2.4.2.2 Selection Mechanisms
Extensive research efforts have been devoted to developing effective selection mechanisms in the last two decades. Most selection mechanisms transform the rewards assigned to candidate configurations into a probability distribution consists of probabilities indicating the likelihoods for selecting the candidate configurations along the search process. Many different approaches are proposed for learning the optimal probability values of applying a fixed set of algorithm configurations.
Most existing methods belong to the probability matching type [24,45,59,116,
127]. The basic probability matching selection rule computes each configuration’s selection probability as the proportion of the configuration’s reward to the total sum of all rewards. The main drawback of probability matching is that this can lead to the loss of some candidate configurations. If the selection probability of an algorithm configuration would become too low at some point, it would never be used again and its reward can no longer be updated. This is an unwanted property since the operator might become valuable again in a future stage of the search process [114]. To ensure no candidate configuration gets lost, a minimum selection probability can be enforced. In practice, all mildly relevant operators keep being selected, hindering the probability matching performance [35]. To address this issue, the adaptive pursuit method [114, 115] has been proposed, in which the selection probability is updated in such a way that the algorithm pursues the configuration that currently has the maximal reward. To achieve this, the pursuit method increases the selection
probability of the configuration with the maximal reward and decreases selection probabilities of all other configurations.

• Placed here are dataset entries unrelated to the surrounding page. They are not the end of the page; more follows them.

This design comes from an exercise in tuning for small area, a short achievable clock period and few clock cycles per item on the open sky130 flow, not from production work.
In this exercise RTL edits were held to simulation tests only and were not proved equivalent to the original.
Power is estimated from default activity; no workload was simulated.

==> design.v <==
module display (
    input  logic [3:0] data,
    output logic [7:0] segments
);
    always_comb begin
        case (data)
            4'b0000: segments = 8'b11111100;  
            4'b0001: segments = 8'b01100000;  
            4'b0010: segments = 8'b11011010;  
            4'b0011: segments = 8'b11110010;  
            4'b0100: segments = 8'b01100110;  
            4'b0101: segments = 8'b10110110;  
            4'b0110: segments = 8'b10111110;  
            4'b0111: segments = 8'b11100000;  
            4'b1000: segments = 8'b11111110;  
            4'b1001: segments = 8'b11100110;  
            default: segments = 8'b00000000;
        endcase
    end
endmodule
Source: an optimization exercise on an open RTL-to-GDS flow (aim: small area). Production flows keep margins and buffers that such runs may drop. No run shown here included a check of the RTL's function; only the layout flow was run. Power and IR drop assume default switching activity.

===== flow/run.sh =====
#!/bin/bash
# synth_recipe.tcl (not shown) runs the flow's synth.tcl, then flattens the netlist and writes it again
# the make line also repeats each setting of config.mk as NAME=value (left out here)
make -C /OpenROAD-flow-scripts/flow DESIGN_CONFIG=/design/flow/config.mk WORK_HOME=/design/flow/orfs CLKGATE_MAP_FILE= SYNTH_SCRIPT=/design/flow/synth_recipe.tcl finish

Alternatively, there has been a class of methods based on the Multi-armed Bandit Paradigm [6, 27], which formulates the configuration selection as a Exploration vs. Exploitation (EvE) dilemma, where Exploitation aims at selecting the best rewarded configuration in the last stages of search whereas Exploration is concerned with checking whether other configurations might in fact become the best ones at some later stages. The EvE dilemma has been intensively studied in Game Theory, more specifically in the so-called Multi-Armed Bandit (MAB) framework [6]. The MAB framework considers a set of K independent arms, each one of which having some unknown probability of getting a (boolean) reward. The optimal selection strategy is one maximizing the cumulative reward along time. A vital limitation of the standard MAB framework lies in that it only considers a static environment (the unknown reward probability of any arm being fixed along time), whereas the adaptive algorithm is intrinsically dynamic (the quality of any configuration is bound to vary along evolution). Even though every configuration keeps being selected and it can ultimately be realised that some new configuration has become the best one, in practice this would need to wait way too long before the new best configuration can be discovered.